ドラッグ・DVD

ドラッグ・DVD

 それは、高校からの友人Mからのメールが始まりだった。今の携帯電話はEメールなんか当たり前に出来る。その友人Mのメールは携帯電話から送ってきたようである。
 内容は「面白いDVDが手に入ったよ。Rも誘ったから今度の日曜でも一緒に見よう」というモノだった。
 コンビニのバイトを辞めて土日が完全にフリーな私が断る訳もない。即刻OKの返事を出し、Rとも連絡を取る。Rはフリーターで暇をもてあましているはずだ。この話に乗らない訳がない。

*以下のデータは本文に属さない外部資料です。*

From an optimization exercise on the open Yosys and OpenROAD flow, aimed at small area and a short achievable clock period; shortcuts taken in it are not production practice. RTL that was checked went through simulation tests only; none was proved equivalent to the original. Power is estimated from default activity; no workload was simulated.

Setup of build 98:
## ec_rmw
module ec_rmw (
    input  wire         clk,
    input  wire         rst_n,
    input  wire         in_valid,
    input  wire [1:0]   in_op,        
    input  wire [31:0]  in_mask,      
    input  wire [255:0] in_wdata,     
    input  wire [31:0]  in_wpoison,   
    input  wire [255:0] in_sdata,     
    input  wire [31:0]  in_scheck,    
    output reg          out_valid,
    output reg  [2:0]   out_class,
    output reg  [31:0]  out_synd,
    output reg  [255:0] out_rdata,
    output reg          out_poison,
    output reg          out_wb,
    output reg  [255:0] out_wdata,
    output reg  [31:0]  out_wcheck,
    output reg          out_ev_ce,
    output reg          out_ev_ue,
    output reg          out_ev_pw
);
For scale: roughly 590 flip-flops, roughly 33000 sq um of cells after synthesis.
clock: 12.0 ns
lec_check: 0
cap_margin: 20
core_area: 5 5 260 260
cts_buf_list: sky130_fd_sc_hd__clkbuf_4 sky130_fd_sc_hd__clkbuf_8
die_area: 0 0 265 265
slew_margin: 20
standard.sh (not shown) runs the stock make flow with config.mk's settings and CLKGATE_MAP_FILE= SYNTH_SCRIPT=/design/flow/synth_recipe.tcl, a recipe that flattens the netlist after the stock synthesis.
==> flow/flow/run.sh <==
#!/bin/bash
# The standard layout (the standard.sh: unchanged synthesis, floorplan, power
# grid, placement, CTS and routing) with these changes to how it is made:
#  - the port buffers that global placement inserts are buf_1 cells instead of
#    the resizer's default pick;
#  - pins may sit on adjacent routing tracks, so the ports fit a smaller die;
set -euo pipefail
export BUFFER_PORTS_ARGS="-buffer_cell sky130_fd_sc_hd__buf_1"
export SETUP_SLACK_MARGIN=7.1
export PLACE_PINS_ARGS="-min_distance 1 -min_distance_in_tracks"
bash standard.sh finish > flow_make.log 2>&1
What build 94 does differently from build 98 at the input level:
--- a/flow/flow/run.sh
+++ b/flow/flow/run.sh
@@ -8,3 +8,3 @@
 export BUFFER_PORTS_ARGS="-buffer_cell sky130_fd_sc_hd__buf_1"
-export SETUP_SLACK_MARGIN=7.1
+export SETUP_SLACK_MARGIN=7
 export PLACE_PINS_ARGS="-min_distance 1 -min_distance_in_tracks"
--- a/flow/config.mk
+++ b/flow/config.mk
@@ -7,2 +7,3 @@
 export LEC_CHECK = 0
+export ABC_AREA = 1
 export CAP_MARGIN = 20
==> comparison <==
Against build 98 as the reference, build 94 delivers a lower switching power. Build 98 vs build 94, end point of the critical path: out_rdata[238] vs q_mcalc[6]. Delta (build 94 minus build 98): global-route wire length before repair went up 21%, number of resized instances in the post-cts repair step dropped about 32%, floorplan die width about even. Build 94 contains more vias than build 98. In build 94 relative to build 98, routed wire length had gone up by more than 10%. As of build 94, cell area after synthesis had risen by more than 10% compared to build 98. Of build 94 and build 98, it is build 94 that has the lower proportion of layout cells with a drive suffix above 1.
For build 20, these inputs were changed with respect to build 94:
--- a/flow/config.mk
+++ b/flow/config.mk
@@ -7,3 +7,2 @@
 export LEC_CHECK = 0
-export ABC_AREA = 1
 export CAP_MARGIN = 20
## What came out
Compared with build 94, total length of routed wires in build 20 decreased by more than 10%.
Compare build 20 and build 94 | fraction of the mapped netlist area in adder cells higher: build 20
[build 20] maximum frequency fell 1.0% relative to build 94
The library cell contributing the largest single delay on the critical path comes out sky130_fd_sc_hd__dfxtp_1 in one run and sky130_fd_sc_hd__o21ai_1 in the other, namely in build 20 and build 94 respectively.

========
== try-raven ==
Another version of the RTL of ec_rmw (not shown whole).
Size in the first run: about 630 flip-flops, about 1200 I/O pins.
clock: 12.0 ns
lec_check: 0
cap_margin: 20
core_area: 5 5 425 425
cts_buf_list: sky130_fd_sc_hd__clkbuf_4 sky130_fd_sc_hd__clkbuf_8
die_area: 0 0 430 430
setup_slack_margin: 3
slew_margin: 20
==> flow/flow/run.sh <==
#!/bin/bash
# The standard layout (the standard.sh, unchanged synthesis, floorplan, power
# grid, placement, CTS and routing), with the port buffers that global placement
# inserts made as buf_1 cells instead of the resizer's default pick.
# Each ORFS step writes its full log under orfs/logs/; make's own output goes to
# flow_make.log in this folder.
set -euo pipefail
export BUFFER_PORTS_ARGS="-buffer_cell sky130_fd_sc_hd__buf_1"
bash standard.sh finish > flow_make.log 2>&1
try-raven: PASS, flow complete, no timing, DRC or antenna violations
From an optimization exercise on the open Yosys and OpenROAD flow, aimed at small area, a short achievable clock period and few clock cycles per item; shortcuts taken in it are not production practice.
At most, simulation tests tie the RTL to the original design; equivalence was not proved.
No functional check of the RTL was part of run 2.

==> flow/design.v (outline; a module is shown in full before it is edited, if it fits) <==
// module lattice_interp: 1665 lines
// module lattice_fa: 10 lines
module lattice_interp (
  input  wire        clk,
  input  wire        rst,
  input  wire        in_valid,
  input  wire [63:0] in_x,         
  output wire        in_ready,
  output reg         mem_rd,
  output reg  [16:0] mem_addr,
  input  wire [15:0] mem_rdata,    
  output reg         out_valid,
  output reg  [15:0] out_y
);
  // ...
==> flow/flow/run.sh <==
#!/bin/bash
# Standard layout, with plain buffers (buf_2) on the ports instead of the
# delay buffers the port-buffering step picks by default, and timing repair
# aiming at a shorter period than the 10 ns clock.
set -euo pipefail
bash standard.sh "BUFFER_PORTS_ARGS=-buffer_cell sky130_fd_sc_hd__buf_2" SETUP_SLACK_MARGIN=6.7 finish > standard.log 2>&1
==> flow/standard.sh <==
#!/bin/bash
# synth_recipe.tcl (not shown) runs the flow's synth.tcl, then flattens the netlist and writes it again
# the make line also repeats each setting of config.mk as NAME=value (left out here)
make -C /OpenROAD-flow-scripts/flow DESIGN_CONFIG=/design/flow/config.mk WORK_HOME=/design/flow/orfs CLKGATE_MAP_FILE= SYNTH_SCRIPT=/design/flow/synth_recipe.tcl "${@:-finish}"
==> flow/config.mk <==
export PLATFORM = sky130hd
export DESIGN_NAME = lattice_interp
export DESIGN_NICKNAME = lattice_interp
export VERILOG_FILES = /design/flow/design.v
export SDC_FILE = /design/flow/constraint.sdc
export NUM_CORES = 4
export LEC_CHECK = 0
export CAP_MARGIN = 20
export CORE_MARGIN = 2
export CORE_UTILIZATION = 40
export CTS_BUF_LIST = sky130_fd_sc_hd__clkbuf_4
export SLEW_MARGIN = 20
export SYNTH_HIERARCHICAL = 1
==> flow/constraint.sdc <==
create_clock -name core_clock -period 10.0 [get_ports {clk}]
set_input_delay 2.0000 -clock core_clock [delete_from_list [all_inputs] [get_ports {clk}]]
set_output_delay 2.0000 -clock core_clock [all_outputs]
set_load 0.01 [all_outputs]
==> results.cfg, run 1 <==
[yosys]
avgSynthCellArea_um2 = 11.17
synthTopCellsByCount = fa_1 (286), nand2_1 (285), dfxtp_1 (198)
synth_top_cell_by_area = fa_1
synth_top_area_share = 0.2845
synth-seq-cells = 278
synth_nets = 2355
synth-compound-area-share = 0.07735

[sta]
worst_slew_pin_slew_ns = 0.8208
post-route-min-period_ns = 3.577
clock.fmax_mhz = 279.5
slew_headroom = 0.4528
fin_tns_setup_ns = 0

[global_routing]
grt_max_degree = 68
grtUsageTotal = 0.2156
first_global_vias = 16000
antenna_found_initial = 3
grt_overflow = 0

[layout]
multi_input_area_share = 0.5483
drive_gt1_frac = 0.3444
final_nets = 2657
final_area_um2 = 24770
layout.non_clock_inverters = 100
largest_reg_flops = 64
layout.cells.most_common_list = nand2_1 (252), fa_1 (184), ha_1 (182)
seq_area_frac = 0.2633
reg.largest.list = x_r x64, accn_c x32, accn_s x32
final_cells = 2836
antenna_cells = 1

[worst_setup_path]
path_depth = 7
reg2reg_slack_ns = 6.42
worstPathMaxFanout = 6

[floorplan]
die_h_um = 228.3

[route]
top_layer_used = met5
viasPerCell = 5.205
drt_iter0_markers = 964

[placed_design]
dp_cells = 2510
gp_congestion = 0.8984

[clock_tree]
cts.path.max_buffers = 3
clock-sinks = 278
cts_tree = done

[status]
status = no timing/DRC/antenna violations
Testbench counts, summed over its fixed seeds: cycles 9,405, items 2,048.
==> inputs of run 2 (changes only) <==
--- a/flow/design.v
+++ b/flow/design.v
@@ -1,26 +1,25 @@
 module lattice_interp (
   input  wire        clk,
   input  wire        rst,
   input  wire        in_valid,
   input  wire [63:0] in_x,         
-  output wire        in_ready,
+  output reg         in_ready,
   output reg         mem_rd,
   output reg  [16:0] mem_addr,
   input  wire [15:0] mem_rdata,    
   output reg         out_valid,
   output reg  [15:0] out_y
 );
   reg  [63:0] x_r;         
   reg         act;         
   reg         lastc;       
   reg         fc;          
   reg  [3:0]  done;        
-  assign in_ready = ~act;
   wire [15:0] f0 = {x_r[11:0],  x_r[15:12]};
   wire [15:0] f1 = {x_r[27:16], x_r[31:28]};
   wire [15:0] f2 = {x_r[43:32], x_r[47:44]};
   wire [15:0] f3 = {x_r[59:48], x_r[63:60]};
   wire [15:0] ib = {x_r[63:60], x_r[47:44], x_r[31:28], x_r[15:12]};
   wire g01 = f0 >= f1, g02 = f0 >= f2, g03 = f0 >= f3;
   wire g12 = f1 >= f2, g13 = f1 >= f3, g23 = f2 >= f3;
   wire g10 = f1 >= f0, g20 = f2 >= f0, g30 = f3 >= f0;
@@ -1635,16 +1634,17 @@
     if (!act) begin
       x_r  <= in_x;
       done <= 4'd0;
     end else begin
       done <= done | top;
     end
     if (rst) begin
       act       <= 1'b0;
+      in_ready  <= 1'b1;
       lastc     <= 1'b0;
       fc        <= 1'b0;
       mem_rd    <= 1'b0;
       last1     <= 1'b0;
       last2     <= 1'b0;
       last3     <= 1'b0;
       fin       <= 1'b0;
       fin2      <= 1'b0;
@@ -1655,16 +1655,17 @@
       last2     <= last1;
       last3     <= last2;
       fin       <= last3;
       fin2      <= fin;
       out_valid <= fin2;
       fc        <= ~act & in_valid;
       lastc     <= act & ~more;
       act       <= act ? more : in_valid;
+      in_ready  <= act ? ~more : ~in_valid;
     end
   end
 endmodule
 module lattice_fa (
   input  wire a,
   input  wire b,
   input  wire c,
   output wire s,
==> flow/flow/run.sh (replaced) <==
#!/bin/bash
# Standard layout, with plain buffers (buf_2) on the ports instead of the
# delay buffers the port-buffering step picks by default, and timing repair
# aiming at a shorter period than the 10 ns clock.
set -euo pipefail
bash standard.sh "BUFFER_PORTS_ARGS=-buffer_cell sky130_fd_sc_hd__buf_2" SETUP_SLACK_MARGIN=6.3 finish > standard.log 2>&1
==> flow/config.mk (replaced) <==
export PLATFORM = sky130hd
export DESIGN_NAME = lattice_interp
export DESIGN_NICKNAME = lattice_interp
export VERILOG_FILES = /design/flow/design.v
export SDC_FILE = /design/flow/constraint.sdc
export NUM_CORES = 4
export LEC_CHECK = 0
export CAP_MARGIN = 20
export CORE_MARGIN = 2
export CORE_UTILIZATION = 40
export CTS_BUF_LIST = sky130_fd_sc_hd__clkbuf_16
export CTS_CLUSTER_DIAMETER = 80
export CTS_CLUSTER_SIZE = 25
export SLEW_MARGIN = 20
export SYNTH_HIERARCHICAL = 1
==> run 2 against run 1 <==
  * Still clean on timing, DRC and antenna
  * Clock skew decreased by 0.021 ns
  * Non-clock buffer count decreased by 109
==> results.cfg, run 2 <==
[worst_setup_path]
crit_slowest_cell = fa_1
path_cells = nand2_1, fa_1, fa_1, fa_1, fa_1, fa_1, fa_1
path_class = flip-flop to flip-flop
worstPathMaxFanout = 15
endpoint_kind = flip-flop
slowest_delay_ns = 0.58
cpMostUsedCell = fa_1
startpoint_type = flip-flop
cp_data_required_time_ns = 10.43
worstPathArrival_ns = 4.05

[placed_design]
hpwl_mm = 39.08
gp_congestion = 0.9346
io_buffers = 118

[global_routing]
first_global_vias = 14380
antenna_found_initial = 2
grt_max_degree = 71
grtUsageTotal = 0.1937
grt_pass1_wl_mm = 80.18
grt_overflow = 0

[route]
drc = 0
wirelength_mm = 50.68
antenna_left = 0
wl_per_cell_um = 19.15
viasPerCell = 5.246
drt_iter0_markers = 1059
dr_total_vias = 13880
first_pass_iters = 5

[clock_tree]
cts.path.max_buffers = 3
cts-root-buf = clkbuf_16
clk_pin_slew_worst_paths_ns = 0.09
cts_tree = done
cts_made_buffers = 21
ctsHoldBuffers = 0
clock-sinks = 279
clock_latency_ns = 0.56
htreeDepth = 1

[floorplan]
die_h_um = 229.1
coreArea_um2 = 50070
dieArea_um2 = 52490
rows = 82
start_util = 0.4048
num_io_pins = 119
die_w_um = 229.1

[layout]
area_growth_pct = 13.29
reg.largest.list = x_r x64, accn_c x32, accn_s x32
final_nets = 2513
largest_reg_flops = 64
mostFrequentLayoutCell = nand2_1
antenna_cells = 0
layout.cells.most_common_list = nand2_1 (302), fa_1 (284), ha_1 (184)
drive_gt1_frac = 0.1920
final_util = 0.4586
regMostFlops = x_r

[yosys]
synthArstFlopShare = 0
synthTopCellsByCount = nand2_1 (302), fa_1 (286), dfxtp_1 (199)
yosysUniqueCellTypes = 73
synthTopCellsByArea = fa_1 (28%), dfxtp_1 (20%), edfxtp_1 (12%), ha_1 (11%), nand2_1 (5.6%)
yosys_warnings = 7
synth_nets = 2379
yosysSeqAreaShare = 0.3151
synth-seq-cells = 279
synth_top_cell_by_area = fa_1
syn_inst = 1825
synth_top_area_share = 0.2825
ys.flop_type = dfxtp_1
avgSynthCellArea_um2 = 11.11
syn-cell-area_um2 = 20270
synth_most_common_cell = nand2_1
synth_edf_count = 80

[sta]
period_share = 0.3620
post-route-min-period_ns = 3.620
hold_viol_final = 0
rsz0062_at_grt = yes
slew_headroom = 0.3054
fin_tns_setup_ns = 0
clock.fmax_mhz = 276.2
final_max_slew_viol_count = 0
clock_skew_ns = 0.02706
worst_slew_pin_slew_ns = 1.034
setup_violations = 0

[worst_hold_path]
hp-class = flip-flop to flip-flop

[status]
status = no timing/DRC/antenna violations

[run]
maxCapViolations = 0
## run 2: changes by cell type in the layout (fill, tap and decap cells not counted), sizes merged, moves of 6 or more
cell    delta
buf      -110
clkbuf    -91
a22oi     +33
inv       +19
a221o     -18
nand2     +17
clkinv    -16
a22o      -15
and3      -12
nor2b      -9
nand4      +8
a21o       +6
## run 2: cells by family after synthesis
family | Yosys count | share of synthesized area
simple gates | 562 | 0.1311
compound gates | 231 | 0.07963
xor+xnor | 56 | 0.02420
mux | 29 | 0.01574
flops | 279 | 0.3151
fa+ha+maj | 471 | 0.3967
buf+inv | 197 | 0.03759
## run 2: stage by stage
stage | area (um^2) | setup WS (ns) | hold WS (ns) | cells
finish | 22960 | 6.380 | 0.3012 | 2646
CTS | 22360 | 6.304 | 0.3042 | 2585
global route | 22960 | 6.281 | 0.3017 | 2646
detailed placement | 21410 | 5.945 | 0.3121 | 2535
global placement | 21410 | 6.032 | 0.3102 | 2535
floorplan | 20310 | 6.301 | 0.3096 | 1825
## run 2: cell type report
| class | count | area, um^2 |
|---|---|---|
| clock buffers | 21 | 525.5 |
| clock inverters | 17 | 224.0 |
| multi-input cells | 1349 | 13210 |
| flip-flops and latches | 279 | 6509 |
| inverters | 111 | 416.7 |
| repair buffers | 197 | 1234 |
| fillers | 4714 | 27100 |
| well taps | 672 | 840.8 |
## run 2: metal layers
layer,GRT usage,wire length [um],vias up
met4,0.05377,1540,4
met2,0.3231,23840,536
met1,0.2611,21960,6823
met5,0,27,-
li1,-,-,6409
met3,0.03200,3313,109
## run 2: Yosys stat by module, one instance, submodules excluded
module	flops+latches	cells	times used
lattice_fa	0	1	271
lattice_interp	279	1554	1
## run 2: repair_timing
action                                  CTS  global route
buffers inserted                         12            60
gates resized for setup                  60            28
gates cloned                              0             1
endpoints found under the setup margin   25            27
pin swaps                                 0            10
## run 2: final timing paths
check | startpoint | to | slack, ns | depth (start not counted)
setup / recovery | rd_r[6] | accn_c[18] | 6.38 | 7
hold / removal | w_reg[8] | w2[8] | 0.30 | 0
hold reg to reg | w_reg[8] | w2[8] | 0.30 | 0
setup reg to reg | rd_r[6] | accn_c[18] | 6.38 | 7
## run 2: worst max-delay path: cells and delay by family, from the launching register on
kind / cells / cell delay, ns
adders and majority gates: 6 / 2.89
and+or+nand+nor: 1 / 0.12
DFF: 1 / 0.47

[afterwards: timing with drivers on the ports]
The results above use ideal ports. As a check the final layouts listed here were re-extracted and re-timed, cells and wires unchanged. Step 1, drivers: a clkbuf_16 drives clk and a buf_2 each remaining input, both assumed. Step 2 adds t to the input delays and takes it off the output delays; t is the mean of the earliest and latest rising clock arrival at the registers after step 1. Input paths then give back, and output paths get back, about the clock's delay inside the block. a / b / c = ideal / step 1 / step 2; a / b = the first two.
run | t, ns | slack for setup (ns) | clock arrival spread, ns | slew at the worst register clock pin (ns)
run 1 | 0.831 | 6.423 / 6.423 / 6.423 | 0.066 / 0.066 | 0.07 / 0.07
run 2 | 0.597 | 6.380 / 6.380 / 6.380 | 0.028 / 0.027 | 0.09 / 0.09
After both steps setup and hold are still met in every run listed.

 当日、私がMの家に行くと、すでにRが来て、MとPSで格闘ゲームをやっていた。
 「遅くなった」
 「やっときたか」
 「ごめん。寝坊してさぁ」
 「夜遅くまでネットしてたんじゃないの?」
 「大当たり」
 さすが高校からの親友。私の行動を良く分かっている。が、嫌な思いはしない。2人につられて私も笑ってしまった。
 「んで?面白いDVDってのは?」
 「あ、そうそうこれなんだけどさー」
 ごそごそと散らかった部屋の中から1枚のDVDを取り出すM。
 そのDVDにはラベルが貼られておらず、ケースもただの透明なケースだった。
 「何?コレ」
 「パッケージとかないの?」
 「いや、俺も友達から借りたから。内容は……見れば分かるよ」
 意味ありげな笑みを浮かべて、MはデッキにDVDをセットする。
 「なんだと思う?」
 「さぁ?映画かな?」
 この前、私はMにDVDのマトリックスを借りたばかりだ。洋画かもしれない。でも、このメンツだからアニメだろうか?
 まぁ、どちにせよ、面白ければそれでいいのだが。
 Mがリモコン操作でDVDを再生させる。
 どんなモノだろうかとわくわくした。それはRも同じらしい。Mだけがそんな私達を面白そうに見ている。
 DVDが回転し、映像が画面に映し出された。
 映し出されたモノは、変哲もない単なる公園の映像だったり、高速道路の映像だったり……。
 何かの記録にしては、映像に統一感がない。
 オープニングなのだろうか?
 首を捻りながらその映像を眺めているものの、それは変わることなく、どことも分からない、なんのつながりもない映像が流れ続けた。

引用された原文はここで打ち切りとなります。